Forty years after he earned this reputation by writing poetry that shocked the local conservative literary circles and the perhaps more conservative reading public, Mario Azzopardi is looking for new readers. It is not that he has lost interest in his adult readers, as he still writes poetry and through the years his poetry developed into a mellower, more digestible fare. Still, his choice to write for teenagers surprised me, not because he does not know his target audience, an age group he taught for many years and is still involved with in his theatre work, but because I always thought that teenagers need to be treated with a bit more sensitivity than Mr Azzopardi can handle.
I have to say that the first story in this collection, and the one which gives it its title, did little to put me at ease. Within a few paragraphs there is a dead girl, and soon we know that she died of an overdose, after attempting to have casual sex. You start feeling sorry for the girl but then it suddenly dawns on you that this is just a covert way of pushing the Sedqa lesson plans. Since when has l’enfant terrible gone moralistic?

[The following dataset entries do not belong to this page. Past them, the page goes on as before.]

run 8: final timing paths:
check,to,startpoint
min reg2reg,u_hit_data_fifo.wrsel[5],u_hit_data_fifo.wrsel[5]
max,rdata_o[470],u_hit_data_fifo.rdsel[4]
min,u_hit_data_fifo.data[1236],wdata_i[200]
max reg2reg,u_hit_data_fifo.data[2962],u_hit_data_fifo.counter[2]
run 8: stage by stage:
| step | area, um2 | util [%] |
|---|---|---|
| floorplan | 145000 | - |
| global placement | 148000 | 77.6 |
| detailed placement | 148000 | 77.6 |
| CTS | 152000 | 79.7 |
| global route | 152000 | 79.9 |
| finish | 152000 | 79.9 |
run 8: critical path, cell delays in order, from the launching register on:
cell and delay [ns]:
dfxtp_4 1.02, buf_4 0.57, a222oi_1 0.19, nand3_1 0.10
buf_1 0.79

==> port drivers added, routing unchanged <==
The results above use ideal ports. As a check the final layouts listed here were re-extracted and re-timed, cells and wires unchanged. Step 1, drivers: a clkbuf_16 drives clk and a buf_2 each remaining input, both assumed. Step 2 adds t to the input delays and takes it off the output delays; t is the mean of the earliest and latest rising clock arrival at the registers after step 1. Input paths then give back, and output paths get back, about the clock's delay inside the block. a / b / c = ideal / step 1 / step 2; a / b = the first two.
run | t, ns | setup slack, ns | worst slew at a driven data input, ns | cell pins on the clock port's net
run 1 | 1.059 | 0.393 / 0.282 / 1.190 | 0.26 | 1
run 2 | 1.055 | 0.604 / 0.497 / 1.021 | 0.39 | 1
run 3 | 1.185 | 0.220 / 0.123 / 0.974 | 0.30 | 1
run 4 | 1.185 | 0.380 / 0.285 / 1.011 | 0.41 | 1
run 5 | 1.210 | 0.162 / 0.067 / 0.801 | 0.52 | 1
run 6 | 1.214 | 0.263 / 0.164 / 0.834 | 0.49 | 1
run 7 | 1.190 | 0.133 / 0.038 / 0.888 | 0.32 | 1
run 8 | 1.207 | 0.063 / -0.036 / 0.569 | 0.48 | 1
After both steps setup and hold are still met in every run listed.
Source: an optimization exercise on an open RTL-to-GDS flow (aim: small area, a short achievable clock period and few clock cycles). Production flows keep margins and buffers that such runs may drop. In this exercise RTL edits were held to simulation tests only and were not proved equivalent to the original.

// GAN_shared_hw
module GAN_shared_hw (x1, x2, x3, x4,
                     w_l1_11, w_l1_12, w_l1_13, w_l1_14, w_l1_21, w_l1_22, w_l1_23, w_l1_24, w_l1_31, w_l1_32, w_l1_33, w_l1_34, w_l1_41, w_l1_42, w_l1_43, w_l1_44, b_l1_1, b_l1_2, b_l1_3, b_l1_4,
                     w_l2_11, w_l2_12, w_l2_21, w_l2_22, w_l2_31, w_l2_32, w_l2_41, w_l2_42, b_l2_1, b_l2_2,
                     w_l3_11, w_l3_21, b_l3_1,
                     w_l4_11, b_l4_1,
                     w_l5_11, b_l5_1,
                     w_l6_11, w_l6_12, b_l6_1, b_l6_2,
                     w_l7_11, w_l7_12, w_l7_13, w_l7_14, w_l7_21, w_l7_22, w_l7_23, w_l7_24, b_l7_1, b_l7_2, b_l7_3, b_l7_4,
                     w_l8_11, w_l8_12, w_l8_13, w_l8_14, w_l8_21, w_l8_22, w_l8_23, w_l8_24, w_l8_31, w_l8_32, w_l8_33, w_l8_34, w_l8_41, w_l8_42, w_l8_43, w_l8_44, b_l8_1, b_l8_2, b_l8_3, b_l8_4,
                     f1, f2, f3, f4, Done, Start, Reset, Clock);
Size in the first run: roughly 5100 cells after synthesis, roughly 590 I/O pins, ~54000 µm² of cells after synthesis.
make LEC_CHECK=0 ABC_CLOCK_PERIOD_IN_PS=4000 CAP_MARGIN=20 CORE_MARGIN=2 CORE_UTILIZATION=40 SETUP_SLACK_MARGIN=5 SLEW_MARGIN=60 finish   # period 12.5 ns
run.sh (not shown) runs the stock make flow with config.mk's settings and CLKGATE_MAP_FILE= SYNTH_SCRIPT=/design/flow/synth_recipe.tcl, a recipe that flattens the netlist after the stock synthesis.
Testbench counts at the start, summed over its fixed seeds: cycles 4,160.
Then changed:
==> flow/flow/run.sh (new file) <==
#!/bin/bash
# The standard layout (synthesis included), with the port buffers made
# of the smallest buffer cell.
set -euo pipefail
export BUFFER_PORTS_ARGS="-buffer_cell sky130_fd_sc_hd__buf_1"
bash standard.sh finish > standard_flow.log 2>&1
==> flow/standard.sh (new file) <==
#!/bin/bash
# synth_recipe.tcl (not shown) runs the flow's synth.tcl, then flattens the netlist and writes it again
# the make line also repeats each setting of config.mk as NAME=value (left out here)
make -C /OpenROAD-flow-scripts/flow DESIGN_CONFIG=/design/flow/config.mk WORK_HOME=/design/flow/orfs CLKGATE_MAP_FILE= SYNTH_SCRIPT=/design/flow/synth_recipe.tcl "${@:-finish}"
Settings changed: ABC_CLOCK_PERIOD_IN_PS 4000 to unset, CORE_UTILIZATION 40 to 60, CTS_BUF_LIST set to sky130_fd_sc_hd__clkbuf_8.
removed: flow/run.sh
After rerunning: Worst setup slack is worse by 5.6 ps; final cell count came out lower by 7.8%; synthesized cell count does not change; maximum frequency hardly moves.
Then changed:
Settings changed: ABC_AREA set to 1, CORE_UTILIZATION 60 to 40, CTS_BUF_LIST sky130_fd_sc_hd__clkbuf_8 to unset.
=> Setup slack gets worse by 190 ps; count of clock-buffer cells in the layout came out lower by 26; hold slack is better by 8.1 ps; die area increases by 55%; routed wire length climbs by 13%; via count is higher by 7.7%; final cell count increases by 23%; global-route usage decreases by 12 points; register-to-register slack degrades by 190 ps; maximum frequency came out lower by 2.7%.
Then changed:
==> flow/run.sh (new file) <==
#!/bin/bash
# synth_recipe.tcl (not shown) runs the flow's synth.tcl, then flattens the netlist and writes it again
# the make line also repeats each setting of config.mk as NAME=value (left out here)
make -C /OpenROAD-flow-scripts/flow DESIGN_CONFIG=/design/flow/config.mk WORK_HOME=/design/flow/orfs CLKGATE_MAP_FILE= SYNTH_SCRIPT=/design/flow/synth_recipe.tcl finish
Settings changed: ABC_AREA 1 to unset, SETUP_SLACK_MARGIN 5 to unset, SLEW_MARGIN 60 to 20, SYNTH_HIERARCHICAL set to 1.
removed: flow/flow/run.sh
removed: flow/standard.sh
Effect: Global-route usage hardly moves. Wire length goes down by a few percent. Worst hold slack gains 5.9 ps. Non-clock buffer count increases by 22. Synthesized area fell slightly.
Then changed:
Settings changed: SETUP_SLACK_MARGIN set to 5, SLEW_MARGIN 20 to 60, SYNTH_HIERARCHICAL 1 to unset.
Effect: Utilization decreases by 0.36 points; final area falls by 2.6%; worst hold slack gains 6.5 ps; via count goes up by 4.3%; setup slack improves by 810 ps; cell count is higher by 8.2%; non-clock buffer count climbs by 138; die area went down by about 2.3%.

## port drivers added, routing unchanged
No port has a modelled driver above. Below, the same layouts with a new extraction and two added sets of constraints.
Step 1 assumes that a clkbuf_16 drives the clock port and a buf_2 every other input.
Step 2 adds t to the input delays and takes it off the output delays; t is the mean of the earliest and latest rising clock arrival at the registers after step 1. Input paths then give back, and output paths get back, about the clock's delay inside the block.
a / b / c = ideal / step 1 / step 2; a / b = the first two.
run	t, ns	setup WS [ns]	clock arrival spread, ns	worst data-port slew with drivers (ns)	pins driven straight from the clock port
the first run	0.715	5.383 / 5.383 / 5.383	0.036 / 0.036	0.16	1
the second run	0.833	5.378 / 5.378 / 5.378	0.073 / 0.073	0.16	1
the third run	0.740	5.184 / 5.184 / 5.184	0.067 / 0.067	0.11	1
the fourth run	0.744	4.578 / 4.578 / 4.578	0.048 / 0.047	0.21	1
the fifth run	0.715	5.383 / 5.383 / 5.383	0.036 / 0.036	0.16	1
After both steps every run listed still meets setup and hold.
What follows belongs to an exercise in optimizing a design on an open flow for small area, a short achievable clock period and few clock cycles; a production flow would make more cautious choices.
Where RTL was checked, it was by simulation tests only, not by an equivalence proof against the original.
Power is estimated from default activity; no workload was simulated.

Setup of red:
## ALU_standard_calculator_n_bit
module ALU_standard_calculator_n_bit #(parameter n = 32)(
    input clk,
    input rst,
    input [2:0] op,
    input signed [n-1:0] a,
    input signed [n-1:0] b,
    output signed [2*n-1:0] result,
    output reg valid_result
);
For scale: roughly 2800 cells after synthesis, ~21000 um^2 of cells after synthesis.
clock: 18.0 ns
lec_check: 0
cap_margin: 20
core_margin: 2
core_utilization: 40
slew_margin: 20
standard.sh (not shown) runs the stock make flow with config.mk's settings and CLKGATE_MAP_FILE= SYNTH_SCRIPT=/design/flow/synth_recipe.tcl, a recipe that flattens the netlist after the stock synthesis.
==> flow/flow/run.sh <==
#!/bin/bash
set -euo pipefail
bash standard.sh "BUFFER_PORTS_ARGS=-buffer_cell sky130_fd_sc_hd__buf_1" \
  SETUP_SLACK_MARGIN=10.5 TNS_END_PERCENT=10 finish > standard_flow.log 2>&1
Here is what was changed in the inputs of blue compared with red.
==> flow/flow/run.sh <==
#!/bin/bash
set -euo pipefail
bash standard.sh "BUFFER_PORTS_ARGS=-buffer_cell sky130_fd_sc_hd__buf_1" \
  SETUP_SLACK_MARGIN=12 TNS_END_PERCENT=0 finish > standard_flow.log 2>&1
## What came out
Taking red as the reference, in blue data arrival time of the critical path now smaller, clock buffer count in the final layout now smaller, synthesis-to-layout area growth now larger, total routed wirelength now larger, final period utilization now smaller. Of red and blue, blue shows the higher total design power, with red below it.
No run of this note included a check of the RTL's function; only the layout flow was run.

---

ALU_standard_calculator_n_bit, a different RTL version from the one above (not shown whole).
For scale: roughly 2600 cells after synthesis, about 130 flip-flops, roughly 20000 µm² of cells after synthesis.
export LEC_CHECK = 0
export CAP_MARGIN = 20
export CORE_MARGIN = 2
export CORE_UTILIZATION = 40
export SLEW_MARGIN = 20
create_clock -name core_clock -period 18.0 [get_ports {clk}]
==> flow/flow/run.sh <==
#!/bin/bash
set -euo pipefail
bash standard.sh SETUP_SLACK_MARGIN=12 finish > standard_flow.log 2>&1
Next try:
==> flow/run.sh (new file) <==
#!/bin/bash
# synth_recipe.tcl (not shown) runs the flow's synth.tcl, then flattens the netlist and writes it again
# the make line also repeats each setting of config.mk as NAME=value (left out here)
make -C /OpenROAD-flow-scripts/flow DESIGN_CONFIG=/design/flow/config.mk WORK_HOME=/design/flow/orfs CLKGATE_MAP_FILE= SYNTH_SCRIPT=/design/flow/synth_recipe.tcl finish
removed: flow/flow/run.sh
removed: flow/standard.sh
The changed run completed without violations.
Synthesized area stays the same.
Non-clock buffer count falls by 198.
Register-to-register slack loses 2.3 ns.
Worst setup slack loses 2.2 ns.
Routed wire length went down by roughly a tenth.
Die area stays the same.
Flip-flop and latch count is unchanged.
No functional check of the RTL was part of any run of this note.
Source: an optimization exercise on an open RTL-to-GDS flow (aim: small area, a short achievable clock period and few clock cycles). Production flows keep margins and buffers that such runs may drop.
Where RTL was checked, it was by simulation tests only, not by an equivalence proof against the original.
Power figures rest on the tool's default switching activity, not on a simulated workload.

## main
// alu16
module alu16(CK, reset, start, instruction, inputR1, inputR2, outputR, busy, done);
	input [15:0] inputR1, inputR2;
	input [2:0] instruction;
	input CK, reset, start;
	output [15:0] outputR;
	output reg busy;
	output reg done;
	reg [15:0] ra, rb, rc;
	reg        st_alu, st_mul, st_pre, st_div;
	reg        sub, osel;
	reg [3:0]  cnt;
	reg        triv;
	wire go = start & ~busy;
	function [3:0] msb;
		input [15:0] v;
		integer i;
		begin
			msb = 4'd0;
			for (i = 0; i < 16; i = i + 1)
				if (v[i]) msb = i;
		end
	endfunction
	function [3:0] nib;
		input [15:0] v;
		begin
			nib[3] = |v[15:12];
			nib[2] = |v[15:8];
			nib[1] = |v[15:4];
			nib[0] = |v;
		end
	endfunction
	wire        m   = ~st_mul | rb[0];
	wire [15:0] Q   = sub ? ~rb : (ra & {16{m}});
	wire        cin = sub | st_pre;
	wire [17:0] S2  = {1'b0, rc, 1'b1} + {1'b0, Q, cin};
	wire [15:0] S   = S2[16:1];
	wire        ge  = S2[17];
	wire [3:0]  pa = msb(inputR1);
	wire [3:0]  pb = msb(inputR2);
	wire        zb = (rb == 16'd0);
	wire [3:0]  na = nib(inputR1);
	wire [3:0]  nb = nib(inputR2);
	wire        sw = ((na & ~nb) == 4'd0);    
	wire [15:0] mc = sw ? inputR2 : inputR1;  
	wire [15:0] mp = sw ? inputR1 : inputR2;  
	wire        mul1 = (mp[15:1] == 15'd0);   
	wire        dv0  = ((nb & ~na) != 4'd0);  
	wire        fast = ((instruction == 3'b010) & mul1) | (((instruction == 3'b011) | (instruction == 3'b100)) & dv0);
	assign outputR = osel ? ra : rc;
	always @(posedge CK) begin
		if (reset) begin
			busy   <= 1'b0;
			done   <= 1'b0;
			st_alu <= 1'b0;
			st_mul <= 1'b0;
			st_pre <= 1'b0;
			st_div <= 1'b0;
  ...
clock: 7.5 ns
lec_check: 0
cap_margin: 20
core_margin: 2
core_utilization: 40
setup_slack_margin: 4.2
slew_margin: 20
standard.sh (not shown) runs the stock make flow with config.mk's settings and CLKGATE_MAP_FILE= SYNTH_SCRIPT=/design/flow/synth_recipe.tcl, a recipe that flattens the netlist after the stock synthesis.
==> flow/flow/run.sh <==
#!/bin/bash
# Standard layout, with the port buffers built from a regular buffer cell
# instead of the delay cell the resizer picks by default.
export BUFFER_PORTS_ARGS="-buffer_cell sky130_fd_sc_hd__buf_4"
bash standard.sh > standard.log 2>&1
[inputs] the feature branch vs main
==> flow/run.sh (new file) <==
#!/bin/bash
# synth_recipe.tcl (not shown) runs the flow's synth.tcl, then flattens the netlist and writes it again
# the make line also repeats each setting of config.mk as NAME=value (left out here)
make -C /OpenROAD-flow-scripts/flow DESIGN_CONFIG=/design/flow/config.mk WORK_HOME=/design/flow/orfs CLKGATE_MAP_FILE= SYNTH_SCRIPT=/design/flow/synth_recipe.tcl finish
diff --git a/flow/config.mk b/flow/config.mk
--- a/flow/config.mk
+++ b/flow/config.mk
@@ -9,4 +9,4 @@
 export CORE_MARGIN = 2
 export CORE_UTILIZATION = 40
-export SETUP_SLACK_MARGIN = 4.2
+export SETUP_SLACK_MARGIN = 3.8
 export SLEW_MARGIN = 20
removed: flow/flow/run.sh
removed: flow/standard.sh
- Routing usage on met3 delta for the feature branch relative to main: 2.1 points higher
- Re average detailed-routed wire length per instance: the feature branch is about 2.7% down on main.
- End-of-flow core utilization down 3.8 points in the feature branch wrt main
- Run comparison: the feature branch commonest non-fill, non-tap cell in the layout a21oi_1; main commonest non-fill, non-tap cell in the layout buf_4
Function was not checked in any run of this note: the RTL went through the layout flow alone.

Luckily, the rest of the stories are much better, and have a less moralistic tone about them. I particularly enjoyed reading Kif Sefora tilfet Iz-Zokra, a surrealistic tale that is half-way between Little Red Riding Hood and Boxing Helena, which is, I suppose, what good young adult fiction is all about. It is a story about a girl who lets in an adult into her home and ends up losing all that she is to this man. I know, it is still Sedqa territory, but it is done in a very poetic way.
Folji mid-Djarju ta’ Ruth is also a very interesting story. By using a 14-year-old girl’s diary entries, Mr Azzopardi gets to talk about a lot of issues that are important to young people: Peer pressure, drugs (again), teenage pregnancies, losing parents through separation and so on. Ruth also gets to think about local and international politics. I start to think that this cannot be a 14-year-old speaking. I do not know many 14-year-olds who spare a thought about war crimes or terrorism (I must say I do not know any at all who can quote Mr Azzopardi’s poetry like Ruth does), but then Ruth admits she is not "normal" like her peers, where normality means superficial and materialistic. In this sense, Ruth is one of the characters you expect to find in this type of fiction an individual whose uncertainties are a mark of strength rather than a weakness; someone who other young people can feel at ease with but who is maybe just a little step ahead of them.
There are eight stories in this collection, with subjects ranging from immigration to witchcraft. I have to say I liked most of them, and I guess young people would feel more at ease with the references to The Black Eyed Peas, Eminem and Green Day than I did. If I were a 16-year-old, I think I would buy this book, but I would wish it was not called Alicia Titkellem mill-Imwiet. It is just so uncool.
• Dr Galea teaches Maltese literature and theatre history at the University of Malta.
• A review copy of this title was supplied by Merlin Library Ltd.